• [DATA RECORDS]:
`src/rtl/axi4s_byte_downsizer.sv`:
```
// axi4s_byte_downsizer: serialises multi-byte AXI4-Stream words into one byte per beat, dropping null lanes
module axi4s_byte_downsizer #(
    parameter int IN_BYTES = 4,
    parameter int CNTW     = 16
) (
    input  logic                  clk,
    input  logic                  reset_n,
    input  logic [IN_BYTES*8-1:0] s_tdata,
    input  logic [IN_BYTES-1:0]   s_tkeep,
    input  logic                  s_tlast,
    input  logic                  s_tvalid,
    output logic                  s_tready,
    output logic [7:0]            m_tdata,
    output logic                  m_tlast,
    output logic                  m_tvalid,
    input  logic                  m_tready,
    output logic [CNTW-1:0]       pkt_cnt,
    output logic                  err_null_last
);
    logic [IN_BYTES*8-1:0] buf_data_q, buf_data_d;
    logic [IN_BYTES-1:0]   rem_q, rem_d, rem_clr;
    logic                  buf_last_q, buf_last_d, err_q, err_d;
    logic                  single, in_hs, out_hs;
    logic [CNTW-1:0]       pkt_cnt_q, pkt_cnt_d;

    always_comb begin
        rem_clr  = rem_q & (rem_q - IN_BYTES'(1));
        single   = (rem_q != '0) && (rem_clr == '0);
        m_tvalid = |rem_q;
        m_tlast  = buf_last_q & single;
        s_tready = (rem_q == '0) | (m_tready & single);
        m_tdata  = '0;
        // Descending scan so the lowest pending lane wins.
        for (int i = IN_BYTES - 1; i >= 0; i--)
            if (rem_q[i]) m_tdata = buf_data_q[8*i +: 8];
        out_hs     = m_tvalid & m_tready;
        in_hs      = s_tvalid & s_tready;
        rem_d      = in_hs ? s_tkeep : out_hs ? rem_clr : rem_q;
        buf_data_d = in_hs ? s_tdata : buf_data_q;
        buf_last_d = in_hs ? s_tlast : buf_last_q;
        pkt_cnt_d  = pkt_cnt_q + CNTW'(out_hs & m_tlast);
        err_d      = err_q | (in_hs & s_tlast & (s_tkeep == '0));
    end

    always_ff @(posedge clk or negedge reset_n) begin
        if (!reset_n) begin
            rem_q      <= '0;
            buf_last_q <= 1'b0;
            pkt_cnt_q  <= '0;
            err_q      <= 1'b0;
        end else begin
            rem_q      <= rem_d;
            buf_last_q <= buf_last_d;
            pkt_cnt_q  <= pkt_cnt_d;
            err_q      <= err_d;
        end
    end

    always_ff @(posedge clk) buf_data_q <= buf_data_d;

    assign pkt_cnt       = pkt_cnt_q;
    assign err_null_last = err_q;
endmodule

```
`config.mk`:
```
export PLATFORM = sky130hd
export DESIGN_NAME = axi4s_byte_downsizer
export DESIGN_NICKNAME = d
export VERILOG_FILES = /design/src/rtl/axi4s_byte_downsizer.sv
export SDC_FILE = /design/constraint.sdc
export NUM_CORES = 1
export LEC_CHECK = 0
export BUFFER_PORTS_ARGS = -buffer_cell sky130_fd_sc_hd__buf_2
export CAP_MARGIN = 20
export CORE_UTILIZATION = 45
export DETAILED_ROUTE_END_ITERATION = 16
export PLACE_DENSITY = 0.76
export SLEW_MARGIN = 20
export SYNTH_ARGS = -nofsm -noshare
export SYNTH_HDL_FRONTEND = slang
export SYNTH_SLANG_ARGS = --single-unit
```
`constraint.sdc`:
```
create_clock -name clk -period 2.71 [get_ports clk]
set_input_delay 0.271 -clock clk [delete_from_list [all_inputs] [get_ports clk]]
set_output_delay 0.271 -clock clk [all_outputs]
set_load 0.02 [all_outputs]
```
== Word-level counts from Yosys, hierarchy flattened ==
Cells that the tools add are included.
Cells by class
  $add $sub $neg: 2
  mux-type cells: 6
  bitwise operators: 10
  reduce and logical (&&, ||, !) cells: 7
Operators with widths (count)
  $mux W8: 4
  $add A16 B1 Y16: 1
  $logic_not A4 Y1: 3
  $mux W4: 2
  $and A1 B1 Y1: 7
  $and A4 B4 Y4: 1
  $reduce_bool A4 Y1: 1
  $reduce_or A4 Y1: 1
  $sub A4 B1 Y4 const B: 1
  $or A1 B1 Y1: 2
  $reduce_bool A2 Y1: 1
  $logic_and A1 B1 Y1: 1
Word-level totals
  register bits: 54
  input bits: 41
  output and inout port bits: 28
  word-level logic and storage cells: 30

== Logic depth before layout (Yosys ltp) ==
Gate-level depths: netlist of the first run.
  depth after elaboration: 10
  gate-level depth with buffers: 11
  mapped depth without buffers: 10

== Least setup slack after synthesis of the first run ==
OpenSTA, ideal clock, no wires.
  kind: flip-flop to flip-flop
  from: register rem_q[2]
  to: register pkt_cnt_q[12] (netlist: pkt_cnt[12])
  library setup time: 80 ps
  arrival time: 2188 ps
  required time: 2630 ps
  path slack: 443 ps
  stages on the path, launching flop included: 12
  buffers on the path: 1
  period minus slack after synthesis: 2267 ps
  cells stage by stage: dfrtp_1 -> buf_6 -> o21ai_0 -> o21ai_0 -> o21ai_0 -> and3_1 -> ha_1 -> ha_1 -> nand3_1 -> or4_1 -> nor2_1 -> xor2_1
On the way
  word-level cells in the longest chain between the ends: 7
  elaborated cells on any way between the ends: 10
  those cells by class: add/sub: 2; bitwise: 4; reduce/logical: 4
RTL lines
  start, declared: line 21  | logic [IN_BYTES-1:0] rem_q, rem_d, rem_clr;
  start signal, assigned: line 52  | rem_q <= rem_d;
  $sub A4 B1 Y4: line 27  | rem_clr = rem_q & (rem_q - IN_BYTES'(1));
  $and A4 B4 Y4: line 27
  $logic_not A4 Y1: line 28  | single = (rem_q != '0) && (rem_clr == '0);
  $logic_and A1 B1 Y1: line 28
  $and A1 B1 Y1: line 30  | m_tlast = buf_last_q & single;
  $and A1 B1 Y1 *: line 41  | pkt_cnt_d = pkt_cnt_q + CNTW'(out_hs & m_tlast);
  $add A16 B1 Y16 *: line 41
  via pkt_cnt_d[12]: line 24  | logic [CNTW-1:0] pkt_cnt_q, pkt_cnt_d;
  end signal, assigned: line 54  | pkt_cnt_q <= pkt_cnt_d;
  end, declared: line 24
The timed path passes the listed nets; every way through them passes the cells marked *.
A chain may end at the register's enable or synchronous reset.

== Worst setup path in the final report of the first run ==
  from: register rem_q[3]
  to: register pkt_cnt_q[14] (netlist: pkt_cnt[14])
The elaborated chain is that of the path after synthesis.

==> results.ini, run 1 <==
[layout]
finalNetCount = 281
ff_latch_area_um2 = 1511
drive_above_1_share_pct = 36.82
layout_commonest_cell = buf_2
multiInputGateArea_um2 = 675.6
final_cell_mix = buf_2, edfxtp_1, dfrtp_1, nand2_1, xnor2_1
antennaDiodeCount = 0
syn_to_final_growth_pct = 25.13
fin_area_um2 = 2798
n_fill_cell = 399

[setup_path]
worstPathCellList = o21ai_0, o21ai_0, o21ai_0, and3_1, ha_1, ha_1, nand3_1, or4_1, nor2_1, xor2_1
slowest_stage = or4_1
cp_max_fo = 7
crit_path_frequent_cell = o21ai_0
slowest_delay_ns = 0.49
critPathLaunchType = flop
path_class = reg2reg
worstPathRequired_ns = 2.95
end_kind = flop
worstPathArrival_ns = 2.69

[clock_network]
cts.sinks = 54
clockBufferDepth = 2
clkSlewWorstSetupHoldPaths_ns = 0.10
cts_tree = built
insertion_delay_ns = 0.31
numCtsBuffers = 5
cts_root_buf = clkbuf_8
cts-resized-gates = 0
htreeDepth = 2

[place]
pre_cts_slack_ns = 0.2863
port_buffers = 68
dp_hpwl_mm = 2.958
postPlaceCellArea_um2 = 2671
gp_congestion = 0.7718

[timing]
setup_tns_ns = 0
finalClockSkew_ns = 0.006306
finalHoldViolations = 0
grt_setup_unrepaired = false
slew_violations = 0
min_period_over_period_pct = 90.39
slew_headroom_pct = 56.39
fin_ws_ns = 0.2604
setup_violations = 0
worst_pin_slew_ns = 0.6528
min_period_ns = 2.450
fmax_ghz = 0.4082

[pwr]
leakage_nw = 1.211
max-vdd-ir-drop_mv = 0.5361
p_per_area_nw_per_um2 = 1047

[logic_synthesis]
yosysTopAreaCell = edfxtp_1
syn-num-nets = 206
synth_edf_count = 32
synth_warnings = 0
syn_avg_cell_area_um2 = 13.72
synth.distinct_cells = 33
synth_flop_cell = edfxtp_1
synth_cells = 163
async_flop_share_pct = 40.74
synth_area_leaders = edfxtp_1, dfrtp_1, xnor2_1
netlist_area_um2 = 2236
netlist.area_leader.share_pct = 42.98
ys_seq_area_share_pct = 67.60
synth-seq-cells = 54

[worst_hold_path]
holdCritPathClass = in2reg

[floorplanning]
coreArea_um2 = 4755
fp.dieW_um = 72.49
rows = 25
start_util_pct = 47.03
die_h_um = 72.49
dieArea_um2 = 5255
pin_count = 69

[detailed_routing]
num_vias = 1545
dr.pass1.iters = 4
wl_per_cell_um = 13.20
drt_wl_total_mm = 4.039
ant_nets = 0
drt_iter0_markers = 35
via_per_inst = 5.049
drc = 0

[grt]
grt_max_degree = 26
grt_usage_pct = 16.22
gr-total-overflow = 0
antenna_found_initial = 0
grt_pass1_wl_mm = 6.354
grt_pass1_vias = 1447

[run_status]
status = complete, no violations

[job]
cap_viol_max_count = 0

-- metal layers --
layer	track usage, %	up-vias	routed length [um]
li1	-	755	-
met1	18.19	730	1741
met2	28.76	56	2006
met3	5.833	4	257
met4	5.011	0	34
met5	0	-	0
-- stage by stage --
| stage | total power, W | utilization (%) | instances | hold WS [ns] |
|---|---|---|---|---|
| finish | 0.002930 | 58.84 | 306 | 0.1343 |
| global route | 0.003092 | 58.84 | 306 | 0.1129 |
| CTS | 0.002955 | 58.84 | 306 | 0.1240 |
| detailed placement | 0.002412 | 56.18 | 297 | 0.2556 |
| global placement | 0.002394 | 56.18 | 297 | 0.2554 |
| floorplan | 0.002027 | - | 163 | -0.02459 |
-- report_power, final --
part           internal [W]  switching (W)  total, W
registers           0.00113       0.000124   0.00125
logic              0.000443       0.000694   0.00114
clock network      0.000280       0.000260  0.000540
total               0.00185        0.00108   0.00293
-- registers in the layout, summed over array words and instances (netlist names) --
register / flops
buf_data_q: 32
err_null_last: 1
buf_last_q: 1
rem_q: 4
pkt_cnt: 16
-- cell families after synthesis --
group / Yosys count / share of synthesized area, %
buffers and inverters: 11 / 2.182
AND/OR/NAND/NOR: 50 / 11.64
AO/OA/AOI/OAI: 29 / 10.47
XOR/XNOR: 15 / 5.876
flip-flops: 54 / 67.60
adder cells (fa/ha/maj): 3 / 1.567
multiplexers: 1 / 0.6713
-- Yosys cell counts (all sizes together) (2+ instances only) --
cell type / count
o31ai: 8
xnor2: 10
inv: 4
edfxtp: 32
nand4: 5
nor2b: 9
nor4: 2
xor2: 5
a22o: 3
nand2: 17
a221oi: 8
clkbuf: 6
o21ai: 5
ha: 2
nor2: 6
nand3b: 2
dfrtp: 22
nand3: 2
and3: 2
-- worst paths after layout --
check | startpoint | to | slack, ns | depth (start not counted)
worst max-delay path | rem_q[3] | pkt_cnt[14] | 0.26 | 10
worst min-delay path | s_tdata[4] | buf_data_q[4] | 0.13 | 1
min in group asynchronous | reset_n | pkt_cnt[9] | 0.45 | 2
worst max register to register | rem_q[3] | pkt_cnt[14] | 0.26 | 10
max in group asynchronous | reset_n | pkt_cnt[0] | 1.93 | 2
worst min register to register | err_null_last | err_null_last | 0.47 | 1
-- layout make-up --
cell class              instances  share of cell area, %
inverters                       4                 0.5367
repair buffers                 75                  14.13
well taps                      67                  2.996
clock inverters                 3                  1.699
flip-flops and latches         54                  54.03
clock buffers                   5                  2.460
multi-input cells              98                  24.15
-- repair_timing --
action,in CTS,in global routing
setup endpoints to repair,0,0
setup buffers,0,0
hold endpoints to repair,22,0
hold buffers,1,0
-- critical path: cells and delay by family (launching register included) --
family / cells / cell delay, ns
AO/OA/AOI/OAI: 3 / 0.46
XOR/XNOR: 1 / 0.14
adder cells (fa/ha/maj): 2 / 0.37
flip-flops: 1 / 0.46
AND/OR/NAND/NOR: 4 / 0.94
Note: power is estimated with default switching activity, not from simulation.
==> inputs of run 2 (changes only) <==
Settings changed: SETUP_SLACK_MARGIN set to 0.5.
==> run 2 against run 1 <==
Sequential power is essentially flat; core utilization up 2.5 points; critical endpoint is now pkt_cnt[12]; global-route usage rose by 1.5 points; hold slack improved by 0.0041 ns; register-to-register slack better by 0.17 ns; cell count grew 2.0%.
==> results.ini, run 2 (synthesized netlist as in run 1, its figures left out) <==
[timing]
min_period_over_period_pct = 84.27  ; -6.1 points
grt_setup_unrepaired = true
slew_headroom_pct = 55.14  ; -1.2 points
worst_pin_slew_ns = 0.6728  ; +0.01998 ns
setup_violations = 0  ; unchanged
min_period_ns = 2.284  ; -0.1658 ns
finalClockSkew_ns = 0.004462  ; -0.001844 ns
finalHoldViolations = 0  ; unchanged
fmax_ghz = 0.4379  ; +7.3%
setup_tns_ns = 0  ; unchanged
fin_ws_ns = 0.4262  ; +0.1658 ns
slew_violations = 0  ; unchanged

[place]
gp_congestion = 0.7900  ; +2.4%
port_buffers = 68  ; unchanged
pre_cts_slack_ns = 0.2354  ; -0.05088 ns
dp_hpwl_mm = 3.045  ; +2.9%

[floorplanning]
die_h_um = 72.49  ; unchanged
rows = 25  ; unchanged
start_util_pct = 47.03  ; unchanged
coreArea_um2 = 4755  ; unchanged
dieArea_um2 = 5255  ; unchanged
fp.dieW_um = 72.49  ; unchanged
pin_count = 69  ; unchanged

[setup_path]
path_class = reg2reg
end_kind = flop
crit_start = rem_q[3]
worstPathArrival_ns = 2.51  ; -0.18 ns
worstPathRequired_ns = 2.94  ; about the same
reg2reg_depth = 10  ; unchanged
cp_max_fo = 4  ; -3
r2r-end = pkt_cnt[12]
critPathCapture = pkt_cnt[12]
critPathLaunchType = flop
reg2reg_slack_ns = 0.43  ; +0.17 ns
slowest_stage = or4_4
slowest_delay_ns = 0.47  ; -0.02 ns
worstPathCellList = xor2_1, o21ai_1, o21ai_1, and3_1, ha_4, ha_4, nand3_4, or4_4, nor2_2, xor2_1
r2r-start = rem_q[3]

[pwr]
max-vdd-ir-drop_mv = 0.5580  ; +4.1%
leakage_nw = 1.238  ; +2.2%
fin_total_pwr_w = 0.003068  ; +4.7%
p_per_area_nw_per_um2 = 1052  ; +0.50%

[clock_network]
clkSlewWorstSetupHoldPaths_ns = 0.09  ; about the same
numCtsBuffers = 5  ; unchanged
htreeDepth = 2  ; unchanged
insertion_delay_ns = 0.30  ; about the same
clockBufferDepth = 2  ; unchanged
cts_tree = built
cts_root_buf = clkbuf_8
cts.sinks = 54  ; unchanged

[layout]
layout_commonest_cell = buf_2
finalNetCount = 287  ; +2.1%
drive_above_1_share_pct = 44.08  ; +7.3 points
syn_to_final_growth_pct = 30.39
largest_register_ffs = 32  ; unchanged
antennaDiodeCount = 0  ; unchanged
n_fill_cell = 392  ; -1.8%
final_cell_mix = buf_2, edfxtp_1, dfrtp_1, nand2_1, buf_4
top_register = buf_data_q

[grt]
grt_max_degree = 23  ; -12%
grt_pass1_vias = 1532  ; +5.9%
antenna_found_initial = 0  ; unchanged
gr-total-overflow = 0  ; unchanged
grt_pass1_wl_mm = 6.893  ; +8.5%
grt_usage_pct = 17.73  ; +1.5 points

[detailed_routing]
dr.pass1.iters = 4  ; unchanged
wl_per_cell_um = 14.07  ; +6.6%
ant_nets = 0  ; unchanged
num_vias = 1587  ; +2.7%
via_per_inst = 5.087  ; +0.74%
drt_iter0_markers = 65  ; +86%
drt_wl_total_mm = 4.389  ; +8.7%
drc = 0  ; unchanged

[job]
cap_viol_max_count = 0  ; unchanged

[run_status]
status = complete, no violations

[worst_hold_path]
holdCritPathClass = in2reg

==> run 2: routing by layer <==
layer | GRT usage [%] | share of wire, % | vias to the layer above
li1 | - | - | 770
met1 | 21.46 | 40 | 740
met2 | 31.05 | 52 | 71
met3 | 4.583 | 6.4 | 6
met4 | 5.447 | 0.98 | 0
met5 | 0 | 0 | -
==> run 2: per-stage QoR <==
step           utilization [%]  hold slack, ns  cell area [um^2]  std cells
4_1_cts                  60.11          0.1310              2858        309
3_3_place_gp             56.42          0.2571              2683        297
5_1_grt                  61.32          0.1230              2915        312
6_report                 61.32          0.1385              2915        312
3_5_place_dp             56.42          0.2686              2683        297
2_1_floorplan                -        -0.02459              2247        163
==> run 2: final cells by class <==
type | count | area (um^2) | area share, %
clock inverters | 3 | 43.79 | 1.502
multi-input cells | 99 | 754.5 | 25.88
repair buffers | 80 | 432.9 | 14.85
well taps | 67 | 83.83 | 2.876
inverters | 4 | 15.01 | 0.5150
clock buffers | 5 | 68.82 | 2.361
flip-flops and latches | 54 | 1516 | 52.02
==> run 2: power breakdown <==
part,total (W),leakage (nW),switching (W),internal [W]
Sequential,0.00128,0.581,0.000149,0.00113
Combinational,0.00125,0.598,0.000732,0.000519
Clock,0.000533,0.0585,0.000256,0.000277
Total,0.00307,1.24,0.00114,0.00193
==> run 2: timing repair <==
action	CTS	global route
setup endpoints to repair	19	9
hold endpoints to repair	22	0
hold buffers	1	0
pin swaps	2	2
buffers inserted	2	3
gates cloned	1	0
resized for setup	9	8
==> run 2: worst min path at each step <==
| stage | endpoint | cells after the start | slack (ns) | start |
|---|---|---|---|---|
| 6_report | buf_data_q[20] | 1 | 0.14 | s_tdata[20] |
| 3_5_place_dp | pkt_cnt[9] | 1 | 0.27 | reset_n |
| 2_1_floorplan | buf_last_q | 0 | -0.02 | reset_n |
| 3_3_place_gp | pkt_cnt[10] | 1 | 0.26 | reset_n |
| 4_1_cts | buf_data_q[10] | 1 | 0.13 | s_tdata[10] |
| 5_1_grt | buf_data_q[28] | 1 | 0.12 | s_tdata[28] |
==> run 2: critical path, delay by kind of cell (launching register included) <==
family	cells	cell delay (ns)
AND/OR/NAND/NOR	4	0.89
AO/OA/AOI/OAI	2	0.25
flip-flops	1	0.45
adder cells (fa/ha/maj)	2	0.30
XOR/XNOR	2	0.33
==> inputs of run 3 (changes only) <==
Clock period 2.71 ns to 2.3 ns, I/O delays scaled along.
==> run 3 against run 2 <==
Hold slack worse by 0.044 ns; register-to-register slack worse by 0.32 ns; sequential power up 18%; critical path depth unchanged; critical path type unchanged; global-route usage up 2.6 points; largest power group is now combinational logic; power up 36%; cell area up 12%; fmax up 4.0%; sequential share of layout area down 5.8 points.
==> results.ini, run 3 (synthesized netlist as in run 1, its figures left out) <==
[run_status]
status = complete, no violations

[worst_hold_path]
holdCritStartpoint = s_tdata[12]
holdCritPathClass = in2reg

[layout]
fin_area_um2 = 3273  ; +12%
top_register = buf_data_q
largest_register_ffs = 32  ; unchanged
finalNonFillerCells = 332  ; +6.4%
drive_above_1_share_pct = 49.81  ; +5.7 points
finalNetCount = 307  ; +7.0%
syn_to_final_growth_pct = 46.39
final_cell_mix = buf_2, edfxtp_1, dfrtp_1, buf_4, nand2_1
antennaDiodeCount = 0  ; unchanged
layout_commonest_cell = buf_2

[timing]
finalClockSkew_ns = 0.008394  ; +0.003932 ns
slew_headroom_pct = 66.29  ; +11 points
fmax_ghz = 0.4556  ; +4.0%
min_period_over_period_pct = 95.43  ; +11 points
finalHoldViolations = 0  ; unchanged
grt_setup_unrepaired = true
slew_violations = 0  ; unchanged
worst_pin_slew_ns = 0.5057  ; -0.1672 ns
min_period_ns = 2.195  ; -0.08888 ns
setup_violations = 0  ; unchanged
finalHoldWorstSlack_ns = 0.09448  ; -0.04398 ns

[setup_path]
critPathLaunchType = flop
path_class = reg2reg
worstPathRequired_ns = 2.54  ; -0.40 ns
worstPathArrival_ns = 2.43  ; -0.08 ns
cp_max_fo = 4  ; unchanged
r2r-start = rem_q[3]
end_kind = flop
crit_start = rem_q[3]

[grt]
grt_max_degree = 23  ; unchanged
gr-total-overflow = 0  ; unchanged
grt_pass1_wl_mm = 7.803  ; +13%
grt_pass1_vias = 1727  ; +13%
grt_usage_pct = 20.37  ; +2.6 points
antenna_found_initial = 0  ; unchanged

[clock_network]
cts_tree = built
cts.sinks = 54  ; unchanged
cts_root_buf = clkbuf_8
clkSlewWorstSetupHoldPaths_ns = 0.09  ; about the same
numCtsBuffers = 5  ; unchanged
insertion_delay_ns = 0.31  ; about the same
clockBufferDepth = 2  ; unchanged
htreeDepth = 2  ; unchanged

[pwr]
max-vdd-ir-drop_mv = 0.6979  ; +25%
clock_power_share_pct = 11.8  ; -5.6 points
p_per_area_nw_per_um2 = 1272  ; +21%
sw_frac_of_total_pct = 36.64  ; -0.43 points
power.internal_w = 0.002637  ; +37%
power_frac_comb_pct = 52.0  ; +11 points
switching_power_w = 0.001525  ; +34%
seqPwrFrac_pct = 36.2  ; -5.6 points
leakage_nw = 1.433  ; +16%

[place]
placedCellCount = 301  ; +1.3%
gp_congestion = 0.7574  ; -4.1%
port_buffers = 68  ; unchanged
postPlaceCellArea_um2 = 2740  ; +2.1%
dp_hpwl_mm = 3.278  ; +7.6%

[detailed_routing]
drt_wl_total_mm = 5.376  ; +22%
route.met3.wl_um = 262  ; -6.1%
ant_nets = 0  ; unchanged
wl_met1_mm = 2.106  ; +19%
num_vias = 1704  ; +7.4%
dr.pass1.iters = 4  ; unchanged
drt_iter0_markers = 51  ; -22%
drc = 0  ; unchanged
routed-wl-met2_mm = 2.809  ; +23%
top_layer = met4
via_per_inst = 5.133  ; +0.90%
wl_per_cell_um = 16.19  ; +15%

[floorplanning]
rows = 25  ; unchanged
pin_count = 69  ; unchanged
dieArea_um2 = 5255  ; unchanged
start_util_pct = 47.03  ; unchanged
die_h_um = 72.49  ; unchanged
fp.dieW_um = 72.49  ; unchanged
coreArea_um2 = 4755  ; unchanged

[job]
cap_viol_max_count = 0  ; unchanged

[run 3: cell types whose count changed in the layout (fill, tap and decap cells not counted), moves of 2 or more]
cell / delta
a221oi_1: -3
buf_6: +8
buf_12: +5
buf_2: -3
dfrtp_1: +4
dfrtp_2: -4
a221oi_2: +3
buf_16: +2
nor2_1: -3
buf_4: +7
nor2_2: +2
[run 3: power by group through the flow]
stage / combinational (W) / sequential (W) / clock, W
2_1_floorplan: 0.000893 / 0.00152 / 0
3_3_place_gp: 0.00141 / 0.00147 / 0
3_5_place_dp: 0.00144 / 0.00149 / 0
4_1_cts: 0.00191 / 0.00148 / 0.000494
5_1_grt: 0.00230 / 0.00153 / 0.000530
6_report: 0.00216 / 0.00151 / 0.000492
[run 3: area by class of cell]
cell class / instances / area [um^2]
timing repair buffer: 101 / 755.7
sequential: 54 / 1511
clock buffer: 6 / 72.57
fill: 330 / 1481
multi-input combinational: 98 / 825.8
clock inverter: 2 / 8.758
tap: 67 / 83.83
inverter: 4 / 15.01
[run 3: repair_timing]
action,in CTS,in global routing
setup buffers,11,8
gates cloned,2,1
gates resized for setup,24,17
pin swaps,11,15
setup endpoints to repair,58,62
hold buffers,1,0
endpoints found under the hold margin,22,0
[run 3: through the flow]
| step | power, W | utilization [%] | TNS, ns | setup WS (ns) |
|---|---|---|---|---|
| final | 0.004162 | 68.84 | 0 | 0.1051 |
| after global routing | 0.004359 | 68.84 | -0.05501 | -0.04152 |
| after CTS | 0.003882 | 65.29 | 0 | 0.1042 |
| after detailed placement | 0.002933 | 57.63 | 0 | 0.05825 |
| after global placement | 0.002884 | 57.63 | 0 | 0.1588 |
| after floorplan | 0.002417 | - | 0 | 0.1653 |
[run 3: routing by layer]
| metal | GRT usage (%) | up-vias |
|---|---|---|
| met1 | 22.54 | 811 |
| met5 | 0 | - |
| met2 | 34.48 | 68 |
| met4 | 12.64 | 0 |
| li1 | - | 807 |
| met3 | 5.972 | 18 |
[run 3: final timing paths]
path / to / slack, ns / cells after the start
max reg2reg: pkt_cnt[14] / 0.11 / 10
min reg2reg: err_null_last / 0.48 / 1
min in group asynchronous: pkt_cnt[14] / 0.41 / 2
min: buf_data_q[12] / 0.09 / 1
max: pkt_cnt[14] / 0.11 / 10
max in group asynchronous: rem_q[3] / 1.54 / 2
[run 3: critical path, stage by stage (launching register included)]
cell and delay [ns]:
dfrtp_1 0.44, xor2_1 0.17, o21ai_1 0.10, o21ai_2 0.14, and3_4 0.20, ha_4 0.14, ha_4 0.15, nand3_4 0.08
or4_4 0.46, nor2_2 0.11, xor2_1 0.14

• [REQUIRED WORK]: Of the entries above, repeat exactly the lines from the line with "part,total (W),leakage (nW),switching" through the line with "run 3 (changes", both of them included.

• [SOLUTION TO THIS TASK]:
part,total (W),leakage (nW),switching (W),internal [W]
Sequential,0.00128,0.581,0.000149,0.00113
Combinational,0.00125,0.598,0.000732,0.000519
Clock,0.000533,0.0585,0.000256,0.000277
Total,0.00307,1.24,0.00114,0.00193
==> run 2: timing repair <==
action	CTS	global route
setup endpoints to repair	19	9
hold endpoints to repair	22	0
hold buffers	1	0
pin swaps	2	2
buffers inserted	2	3
gates cloned	1	0
resized for setup	9	8
==> run 2: worst min path at each step <==
| stage | endpoint | cells after the start | slack (ns) | start |
|---|---|---|---|---|
| 6_report | buf_data_q[20] | 1 | 0.14 | s_tdata[20] |
| 3_5_place_dp | pkt_cnt[9] | 1 | 0.27 | reset_n |
| 2_1_floorplan | buf_last_q | 0 | -0.02 | reset_n |
| 3_3_place_gp | pkt_cnt[10] | 1 | 0.26 | reset_n |
| 4_1_cts | buf_data_q[10] | 1 | 0.13 | s_tdata[10] |
| 5_1_grt | buf_data_q[28] | 1 | 0.12 | s_tdata[28] |
==> run 2: critical path, delay by kind of cell (launching register included) <==
family	cells	cell delay (ns)
AND/OR/NAND/NOR	4	0.89
AO/OA/AOI/OAI	2	0.25
flip-flops	1	0.45
adder cells (fa/ha/maj)	2	0.30
XOR/XNOR	2	0.33
==> inputs of run 3 (changes only) <==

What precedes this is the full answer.